7
4

More than 1 year has passed since last update.

機械翻訳(Transformer)

Last updated at Posted at 2022-01-07

機械翻訳の実装をTransformerを用いて実装します!

必要なモジュールを読み込み

!pip install -q pytorch_lightning
!pip install -q torchtext==0.11.0
import torch
import torch.nn as nn
import torch.nn.functional as F
import pytorch_lightning as pl
import torchtext

分かち書き(spaCy)

英文の分かち書きspaCyというライブラリを使います。

!apt install aptitude swig
!aptitude install mecab libmecab-dev mecab-ipadic-utf8 git make curl xz-utils file -y
!pip install mecab-python3==0.996.5
!pip install unidic-lite
!pip install -q fugashi

spaCy を用いて、分かち書きの準備をします。
.blank メソッドに、en や ja などを指定することで、spaCy 上で用意されているモデルを使用することができます。

import spacy

JA = spacy.blank('ja')
EN = spacy.blank('en')

日本語と英語のそれぞれ分かち書きする、関数を定義

def tokenize_ja(sentence):
    return [tok.text for tok in JA.tokenizer(sentence)]

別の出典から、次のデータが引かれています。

[src/rtl/triangle_list_ctrl.sv]
// triangle_list_ctrl: arbitrates two triangle producers into a triangle list and feeds a rasterizer from it.
// Ports: Clk/Reset_n (async active-low); p0_*/p1_* producer valid/tri/last/ready;
// tl_* list write (w_en, triangle_in), read (r_en, triangle_out) and status (is_empty, is_full);
// c_valid/c_tri/c_ready rasterizer handshake; frame_start/frame_done/busy/tri_count frame control.
module triangle_list_ctrl #(
  parameter int WI = 2,
  parameter int WF = 2
) (
  input  logic                             Clk,
  input  logic                             Reset_n,
  input  logic                             p0_valid,
  input  logic [2:0][2:0][WI+WF-1:0]       p0_tri,
  input  logic                             p0_last,
  output logic                             p0_ready,
  input  logic                             p1_valid,
  input  logic [2:0][2:0][WI+WF-1:0]       p1_tri,
  input  logic                             p1_last,
  output logic                             p1_ready,
  output logic                             tl_w_en,
  output logic [2:0][2:0][WI+WF-1:0]       tl_triangle_in,
  output logic                             tl_r_en,
  input  logic [2:0][2:0][WI+WF-1:0]       tl_triangle_out,
  input  logic                             tl_is_empty,
  input  logic                             tl_is_full,
  output logic                             c_valid,
  output logic [2:0][2:0][WI+WF-1:0]       c_tri,
  input  logic                             c_ready,
  input  logic                             frame_start,
  output logic                             frame_done,
  output logic                             busy,
  output logic [15:0]                      tri_count
);
  typedef enum logic [1:0] {R_IDLE, R_POP, R_WAIT, R_HOLD} state_t;
  state_t state_q, state_d;
  logic ptr_q, ptr_d, busy_q, busy_d, done0_q, done0_d, done1_q, done1_d;
  logic [15:0] cnt_q, cnt_d;
  logic [2:0][2:0][WI+WF-1:0] ctri_q, ctri_d;
  logic v0, v1, g0, g1, start, fin;
  // A producer is eligible only inside a frame, with list space, before its last triangle.
  assign v0 = busy_q & ~tl_is_full & p0_valid & ~done0_q;
  assign v1 = busy_q & ~tl_is_full & p1_valid & ~done1_q;
  // ptr_q=0 prefers p0; the preference only matters when both are eligible.
  assign g0 = v0 & (~v1 | ~ptr_q);
  assign g1 = v1 & (~v0 | ptr_q);
  assign p0_ready = g0;
  assign p1_ready = g1;
  assign tl_w_en = g0 | g1;
  assign tl_triangle_in = g1 ? p1_tri : p0_tri;
  assign tl_r_en = state_q == R_POP;
  assign c_valid = state_q == R_HOLD;
  assign c_tri = ctri_q;
  assign busy = busy_q;
  assign tri_count = cnt_q;
  assign start = frame_start & ~busy_q;
  assign fin = busy_q & done0_q & done1_q & tl_is_empty & (state_q == R_IDLE);
  assign frame_done = fin;
  always_comb begin
    state_d = state_q;
    ctri_d = ctri_q;
    case (state_q)
      R_IDLE: state_d = tl_is_empty ? R_IDLE : R_POP;
      R_POP:  state_d = R_WAIT;
      R_WAIT: begin
        ctri_d = tl_triangle_out;
        state_d = R_HOLD;
      end
      R_HOLD: state_d = c_ready ? (tl_is_empty ? R_IDLE : R_POP) : R_HOLD;
    endcase
    ptr_d = (g0 | g1) ? g0 : ptr_q;
    busy_d = start | (busy_q & ~fin);
    done0_d = ~start & (done0_q | (g0 & p0_last));
    done1_d = ~start & (done1_q | (g1 & p1_last));
    cnt_d = start ? 16'd0 : (c_valid & c_ready & ~&cnt_q) ? cnt_q + 16'd1 : cnt_q;
  end
  always_ff @(posedge Clk or negedge Reset_n) begin
    if (!Reset_n) begin
      state_q <= R_IDLE;
      ptr_q <= 1'b0;
      busy_q <= 1'b0;
      done0_q <= 1'b0;
      done1_q <= 1'b0;
      cnt_q <= '0;
      ctri_q <= '0;
    end else begin
      state_q <= state_d;
      ptr_q <= ptr_d;
      busy_q <= busy_d;
      done0_q <= done0_d;
      done1_q <= done1_d;
      cnt_q <= cnt_d;
      ctri_q <= ctri_d;
    end
  end
endmodule

[config.mk]
export PLATFORM = sky130hd
export DESIGN_NAME = triangle_list_ctrl
export DESIGN_NICKNAME = d
export VERILOG_FILES = /design/src/rtl/triangle_list_ctrl.sv
export SDC_FILE = /design/constraint.sdc
export NUM_CORES = 1
export LEC_CHECK = 0
export ABC_AREA = 1
export CORE_ASPECT_RATIO = 0.9
export CORE_MARGIN = 3
export CORE_UTILIZATION = 36
export DETAILED_ROUTE_END_ITERATION = 7
export MAX_ROUTING_LAYER = met4
export PLACE_DENSITY_LB_ADDON = 0.15
export SYNTH_ARGS = -nofsm -noshare
export SYNTH_HDL_FRONTEND = slang
export SYNTH_SLANG_ARGS = --single-unit
[constraint.sdc]
create_clock -name Clk -period 1.7 [get_ports Clk]
set_input_delay 0.34 -clock Clk [delete_from_list [all_inputs] [get_ports Clk]]
set_output_delay 0.34 -clock Clk [all_outputs]
set_load 0.05 [all_outputs]
=== After elaboration in Yosys (flattened, before gate mapping) ===
Index checks and enable logic that the tools add are counted.

* Register bits after elaboration: 58

* Reduce and logical (&&, ||, !) cells: 4
* Add/sub/neg operators: 1
* Muxes and demuxes: 6
* Eq/ne operators: 3
* Bitwise operators: 34

{| class="wikitable"
|+ Operators with widths
! operator !! count
|-
| 36-bit two-way mux || 1
|-
| 16-bit two-way mux || 2
|-
| 1-bit AND || 19
|-
| 16-bit by 1-bit adder with 16-bit output (second input constant) || 1
|-
| 16-bit AND reduction || 1
|-
| 1-bit NOT || 9
|-
| 2-bit case mux with 4 select lines || 1
|-
| 1-bit OR || 6
|-
| 2-bit == test (second input constant) || 2
|-
| 2-bit by 1-bit == test with 1-bit output (second input constant) || 1
|-
| 2-bit logical NOT || 1
|-
| 2-bit two-way mux || 1
|-
| 2-bit nonzero test || 1
|-
| 1-bit logical NOT || 1
|-
| 1-bit two-way mux || 1
|}

=== Longest topological paths before layout ===
Gate-level depths: netlist (run 1).

* Depth in word-level cells: 10
* Gate-level depth with buffers: 10
* Gate-level depth less buffers: 9

=== Worst setup path after synthesis (run 1) ===
OpenSTA, ideal clock, no wires.

* Path kind: register to output
* Start point: register busy_q, in the netlist busy
* End point: output frame_done
* Buffers on the path: 0
* Data required time: 1.360 ns
* Setup slack: -0.550 ns
* Arrival: 1.910 ns
* Cell stages (with the launch flop): 3
* Path through: dfrtp_1 nand4_1 nor3_1

* Cells in the longest elaborated chain, start to end: 4

{| class="wikitable"
|+ RTL lines
! what !! RTL line !! source
|-
| start, declared || 35 || <nowiki>logic ptr_q, ptr_d, busy_q, busy_d, done0_q, done0_d, done1_q, done1_d;</nowiki>
|-
| start signal, assigned || 87 || <nowiki>busy_q <= busy_d;</nowiki>
|-
| 1-bit AND (4 in a row) || 55 || <nowiki>assign fin = busy_q & done0_q & done1_q & tl_is_empty & (state_q == R_IDLE);</nowiki>
|-
| end, declared || 29 || <nowiki>output logic frame_done,</nowiki>
|}

No other way between the ends.

==> results.txt, run 1 <==
The largest clock skew in the final design is ~0.010 ns. The number of cell rows is 31. The run finished, with violations left.

The via count normalized by instance count is roughly 4.9. The total number of H-tree levels came out at 3. The wire length the detailed router placed on met1 came out at a little over 5000 µm. The worst setup path is launched from a register. The synthesized area per cell came out at ~8 µm².

The maximum ir drop on the vdd rail is approximately 0.0012 V. The maximum number of pins on one net before global-route repair came out at 49. The maximum frequency from static timing analysis is around 460 MHz. The worst slew margin relative to its limit is between 70% and 80%. Summed over all nets, wire length on met3 after detailed routing comes to between 1000 and 1500 µm. The area of the core came out at a little over 8000 µm². After detailed routing, the number of remaining DRC violations is 0. The number of clock sinks came out at 58. The synthesis-to-finish area growth is 121.7%. After synthesis, the largest area contributor takes up 46.44% of total cell area. The via count of the first global-routing pass is between 3,000 and 4,000.

The worst setup path is of the register to output port kind. In the final layout, the share of cells above drive strength 1 is 48.91%. Ranked by total cell area, the synthesized netlist is headed by sky130_fd_sc_hd__dfrtp_1 46%, sky130_fd_sc_hd__nand2_1 22%, sky130_fd_sc_hd__mux2_2 13%.

The critical path data required time is around 1.4 ns. The time the worst path needs with I/O delays and setup came out at 2.174 ns. The arrival time at the worst endpoint came out at between 1.5 and 2 ns. For this block, the routed nets add up to 14,720 µm of wire. The final instance area is 6928 µm². The number of clock buffers added by TritonCTS is 9.

The die outline width is around 100 µm. The initial DRC count is around 170. Of all nets on the critical path, the largest fanout is 8. The transition time of the tightest slew-check pin came out at roughly 0.33 ns. Port buffering added between 200 and 250 buffers. The number of nets handed over by synthesis was ~500. The placed instance area is about 6200 µm². The count of antenna-violating nets left after detailed routing came out at 0. The die height came out at between 90 and 100 µm.

The total routing resource utilization after global routing is between 20% and 30%. Synthesis produced between 300 and 400 cells. Before antenna repair, the detailed router went through 4 iterations. The initial standard-cell utilization of the core is between 30 and 40%. The final setup violation count came out at 40. In the final design database the tool counted around 760 nets. The number of pins with negative max-slew slack in the final report is 0. The post-route worst hold slack came out at 0.4125 ns.

The number of hold violations in the final report is 0. The clock passes through at most 2 buffers. The areal power density over the cells is around 1800 nW/µm². Setup repair after global routing could not meet its margin everywhere. The sum of net half-perimeters after detailed placement is approximately 9500 µm.

Of all cell types, the one taking the most synthesized area is sky130_fd_sc_hd__dfrtp_1. The filler cell count in the final layout is 470. The kind of path behind the tightest hold check is primary input to asynchronous set/reset pin.

The worst path setup slack after routing is -0.4738 ns. The number of max-cap violations came out at 0. Sequential cells were found to cover a little under half of the synthesized design area.

The leakage component of the power is approximately 3.2 nW. The global placement routability congestion came out at just over 0.8. The uppermost layer routed is met4.

Counting flops and latches in the post-synthesis netlist gives 58. The element type at the critical path end is an output port. For this run, the number of Yosys warnings is 0. The routed length on met2 came out at ~8100 µm. The worst-skew pair later-pin latency came out at approximately 0.34 ns. In this run the count of I/O pins placed on the die edge is between 200 and 250. The number of distinct library cells after synthesis is 23. The final reports fail on setup timing. The clock transition at the registers of the reported paths came out at 0.07 ns. The remaining global-route overflow is 0. The tree is rooted in a sky130_fd_sc_hd__clkbuf_8. The via count came out at between 3,000 and 4,000. The first-pass GRT wire length is 19,750 µm.

The share of the clock period used by the worst path after layout is 127.9%. The mean routed wirelength per cell is between 15 and 20 µm. The die covers 9837 µm². The number of antenna violations at the first check in global routing was 2. TritonCTS built the clock tree.

The area of the mapped netlist came out at 3125 µm².
per-layer routing:
layer / global-route usage [%] / up-vias
met5: - / -
met4: 7.198 / 0
met3: 8.681 / 36
met2: 49.13 / 159
met1: 26.82 / 1825
li1: - / 1720
metrics by stage:
stage / total power, mW / utilization [%] / cells / worst slack (ns) / setup TNS (ns)
5_1_grt: 13.02 / 83.86 / 757 / -0.5361 / -19.21
6_report: 12.56 / 83.86 / 757 / -0.4738 / -16.52
3_5_place_dp: 10.35 / 74.94 / 720 / -0.4510 / -15.32
4_1_cts: 12.11 / 80.77 / 746 / -0.3843 / -13.09
3_3_place_gp: 10.20 / 74.94 / 720 / -0.3771 / -13.38
2_1_floorplan: 7.035 / - / 384 / -0.06145 / -0.9848
sequential cells by signal, summed over array words and instances (netlist names):
name and flops:
tri_count 16, done1_q 1, state_q 2, c_tri 36, busy 1, done0_q 1
ptr_q 1
cell usage after synthesis:
library cell               count
sky130_fd_sc_hd__o21ai_0       5
sky130_fd_sc_hd__nand2_2       1
sky130_fd_sc_hd__xnor2_1       1
sky130_fd_sc_hd__ha_1          1
sky130_fd_sc_hd__a21oi_1       3
sky130_fd_sc_hd__nor2_1       19
sky130_fd_sc_hd__or2_2         1
sky130_fd_sc_hd__nor3_1        2
sky130_fd_sc_hd__xor2_1        6
sky130_fd_sc_hd__nand2_1     185
sky130_fd_sc_hd__clkbuf_1      1
sky130_fd_sc_hd__mux2_2       36
sky130_fd_sc_hd__nand4_1       9
sky130_fd_sc_hd__nor2_4        4
sky130_fd_sc_hd__nand3_1      11
sky130_fd_sc_hd__nor2_8        1
sky130_fd_sc_hd__buf_4         3
sky130_fd_sc_hd__buf_2         8
sky130_fd_sc_hd__inv_2         4
sky130_fd_sc_hd__buf_6         1
sky130_fd_sc_hd__nand3b_1      2
sky130_fd_sc_hd__inv_1        22
sky130_fd_sc_hd__dfrtp_1      58
final cells by class:
class                   instances  area [µm²]  area share (%)
flip-flops and latches         58        1455           21.00
multi-input cells             288        2012           29.04
clock buffers                  11       151.4           2.185
diodes                          2       5.005         0.07224
inverters                      26       107.6           1.553
repair buffers                253        3002           43.33
clock inverters                 4       51.30          0.7405
well taps                     115       143.9           2.077
power breakdown:
group	switching (mW)	leakage (nW)	internal [mW]	total (mW)
combinational	5.14	2.41	3.71	8.86
clock	0.563	0.101	0.748	1.31
sequential	0.423	0.706	1.97	2.39
total	6.13	3.22	6.43	12.6
cells in the final DEF (no fill, tap or decap), drive strengths merged:
cell,synthesis,final
clkdlybuf4s50,0,113
mux2,36,36
o21ai,5,5
nor3,2,2
buf,12,133
or2,1,1
xor2,6,6
ha,1,1
clkinv,0,2
clkinvlp,0,1
dlygate4sd3,0,1
nand3,11,11
dlymetal6s2s,0,1
diode,0,2
clkbuf,1,14
inv,26,26
dfrtp,58,58
a21oi,3,3
xnor2,1,1
nand4,9,9
bufinv,0,1
nand2,186,186
dlygate4sd2,0,2
nand3b,2,2
nor2,24,25
critical path, cell delays in order (launching register included):
cell and delay, ns:
sky130_fd_sc_hd__dfrtp_1 0.40, sky130_fd_sc_hd__inv_2 0.08, sky130_fd_sc_hd__nand2_2 0.06, sky130_fd_sc_hd__nor2_4 0.12
sky130_fd_sc_hd__nand2_2 0.10, sky130_fd_sc_hd__nand2_4 0.16, sky130_fd_sc_hd__buf_4 0.22, sky130_fd_sc_hd__nand2_1 0.13
sky130_fd_sc_hd__nand2_4 0.10, sky130_fd_sc_hd__buf_12 0.13
final timing paths:
check	from	endpoint	slack [ns]	cells after the start
max	done1_q$_DFF_PN0_	tl_triangle_in[33]	-0.47	9
min	Reset_n	tri_count[2]$_DFFE_PN0P_	0.41	2
min reg2reg	c_tri[12]$_DFFE_PN0P_	c_tri[12]$_DFFE_PN0P_	0.51	1
min in group Clk	c_tri[12]$_DFFE_PN0P_	c_tri[12]$_DFFE_PN0P_	0.51	1
max reg2reg	tri_count[1]$_DFFE_PN0P_	tri_count[6]$_DFFE_PN0P_	0.07	9
max in group asynchronous	Reset_n	busy$_DFF_PN0_	0.72	3
repair_timing:
| item | in CTS | in global routing |
|---|---|---|
| endpoints found under the setup margin | 40 | 55 |
| cloned | 4 | 4 |
| buffers inserted | 6 | 7 |
| pin swaps | 1 | 12 |
| hold endpoints to repair | 10 | 0 |
| gates resized for setup | 48 | 48 |
| hold buffers | 1 | 0 |
kinds of logic (layout without fill, tap and decap cells):
logic type	Yosys count	count (layout)	share of synthesized area, %
fa+ha+maj	1	1	0.4003
xor+xnor	7	7	1.962
flops	58	58	46.44
mux	36	36	12.97
buf+inv	39	294	5.604
simple gates	235	236	31.35
compound gates	8	8	1.281
other cells	0	2	0
(Power assumes the default switching activity.)
==> run 2, diff against run 1 <==
- ABC_CLOCK_PERIOD_IN_PS: unset -> 1700
==> results of run 2 <==
No change in the layout: final DEF, timing and power equal those of run 1.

def tokenize_en(sentence):
    return [tok.text for tok in EN.tokenizer(sentence)]

挙動を確認します。

tokenize_ja('月の宴')

['月', 'の', '宴']

tokenize_en('Tsuki no Utage (party of the moon)')

['Tsuki', 'no', 'Utage', '(', 'party', 'of', 'the', 'moon', ')']

辞書の作成

yield_tokens という名前で、データフレームからトークン化した文字列を返す関数を定義します。

def yield_tokens(df, tokenize):
        for line in df:
            yield tokenize(line)

辞書を作成します。

from torchtext.vocab import build_vocab_from_iterator

vocab_ja = build_vocab_from_iterator(
    yield_tokens(df_train['Japanese'], tokenize_ja),
    specials=('<unk>', '<pad>', '<bos>', '<eos>'),
    special_first=True)

vocab_en = build_vocab_from_iterator(
    yield_tokens(df_train['English'], tokenize_en),
    specials=('<unk>', '<pad>', '<bos>', '<eos>'),
    special_first=True)

辞書の長さを確認します。

print(len(vocab_ja))
print(len(vocab_en))

22801
30664

文字列のインデックスの置き換え

transform_ja = lambda x: vocab_ja(tokenize_ja(x))
transform_en = lambda x: [vocab_en['<BOS>']] + vocab_en(tokenize_en(x)) + [vocab_en['<EOS>']]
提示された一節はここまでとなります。